Third-party delivery service DoorDash just announced it has partnered with General Motors’ Cruise Automation to test autonomous vehicles in San Francisco.
Cruise has been testing its autonomous vehicles in San Francisco over the last three years. Equipped with Lidar and radar sensors, as well as cameras that take pictures at 10 frames per second, the vehicles can see more of their surroundings at once than a human being would be able to, making it (theoretically) easier to navigate a crowded, complex metropolis like San Francisco. Cruise currently has DMV permits for testing 180 vehicles in the state of California.
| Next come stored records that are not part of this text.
This is an optimization exercise on Yosys and OpenROAD, whose aim is small area and a short achievable clock period, not a production implementation. At most, simulation tests tie the RTL to the original design; equivalence was not proved. Only the layout flow was run in run 2; the RTL was not checked for function there. No activity file was given, so power comes from the tool's default toggle rates.

==> flow/design.v, too long to show whole: its modules and the start of the top module <==
// module num_rpad: 10 lines
// module num_sneg: 8 lines
// module num_sabs: 8 lines
// module num_min: 9 lines
// module num_max: 9 lines
// module num_smin: 9 lines
// module num_smax: 9 lines
// module num_ssignbit: 8 lines
// module num_sadd: 17 lines
// module num_smul: 47 lines
// module smul_q31: 814 lines
// module sq_benc: 10 lines
// module sq_bpp: 10 lines
// module sq_fa: 10 lines
// module sq_ha: 9 lines
module smul_q31 (
    input  logic        clk,
    input  logic        reset,
    input  logic        go,
    input  logic [31:0] left,
    input  logic [31:0] right,
    output logic [31:0] out,
    output logic        done
);
  // ...
==> flow/flow/run.sh <==
#!/bin/bash
# The standard synthesis and layout, with two changes to how the layout
# is made:
#  - after synthesis, the Booth selector gates (a22oi) are set to their
#    smallest drive strength (the placement's repair steps resize them again
#    where timing needs it);
#  - the input and output ports are buffered with buf_2 cells rather than
#    the flow's default choice.
set -euo pipefail
bash standard.sh synth > synth.log 2>&1
R=orfs/results/sky130hd/smul_q31/base
cat > downsize.tcl <<TCL
read_db $R/1_synth.odb
set db [ord::get_db]
set m1 [\$db findMaster sky130_fd_sc_hd__a22oi_1]
set n 0
foreach inst [[ord::get_db_block] getInsts] {
  if {[[\$inst getMaster] getName] eq "sky130_fd_sc_hd__a22oi_2"} {
    \$inst swapMaster \$m1
    incr n
  }
}
puts "downsized \$n a22oi_2 to a22oi_1"
write_db $R/1_synth.odb
TCL
openroad -no_init -exit downsize.tcl > downsize.log 2>&1
export BUFFER_PORTS_ARGS="-buffer_cell sky130_fd_sc_hd__buf_2"
bash standard.sh > layout.log 2>&1
==> flow/standard.sh <==
#!/bin/bash
# synth_recipe.tcl (not shown) runs the flow's synth.tcl, then flattens the netlist and writes it again
# the make line also repeats each setting of config.mk as NAME=value (left out here)
make -C /OpenROAD-flow-scripts/flow DESIGN_CONFIG=/design/flow/config.mk WORK_HOME=/design/flow/orfs CLKGATE_MAP_FILE= SYNTH_SCRIPT=/design/flow/synth_recipe.tcl "${@:-finish}"
==> flow/config.mk <==
export PLATFORM = sky130hd
export DESIGN_NAME = smul_q31
export DESIGN_NICKNAME = smul_q31
export VERILOG_FILES = /design/flow/design.v
export SDC_FILE = /design/flow/constraint.sdc
export NUM_CORES = 4
export LEC_CHECK = 0
export CAP_MARGIN = 20
export CORE_MARGIN = 2
export CORE_UTILIZATION = 60
export PLACE_DENSITY = 0.75
export SETUP_SLACK_MARGIN = 2.7
export SLEW_MARGIN = 20
export SYNTH_HIERARCHICAL = 1
export SYNTH_MINIMUM_KEEP_SIZE = 0
==> flow/constraint.sdc <==
create_clock -name core_clock -period 8.0 [get_ports {clk}]
set_input_delay 1.6000 -clock core_clock [delete_from_list [all_inputs] [get_ports {clk}]]
set_output_delay 1.6000 -clock core_clock [all_outputs]
set_load 0.01 [all_outputs]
For the DoorDash partnership, cars will be based on the Chevy Bolt EV.
The pilot program starts in early 2019. Cruise’s vehicles will do the driving, but humans aren’t completely out of the equation: one DoorDash “dasher” will be in the car, to walk the order to the customer’s door. And though DoorDash hasn’t disclosed names of businesses who will participate, a report by Nation’s Restaurant News notes that the pilot will include restaurant meals and groceries.
That said, DoorDash already had a good bit of competition. Domino’s and Ford Motors were testing delivery via autonomous vehicles last year in South Beach, Miami. Postmates was in on that pilot, too. Self-driving car startup AutoX, meanwhile, is piloting autonomous grocery delivery around the Bay Area, and Farmstead has also been running a grocery delivery pilot with Undelv’s autonomous vehicles.
Still, DoorDash raised a total of $785 million in 2018, and gave a call to hire for so-called “moonshot initiatives” like drones, bots, and self-driving cars. All of which is to say, DoorDash clearly has big plans for tech-driven delivery in 2019.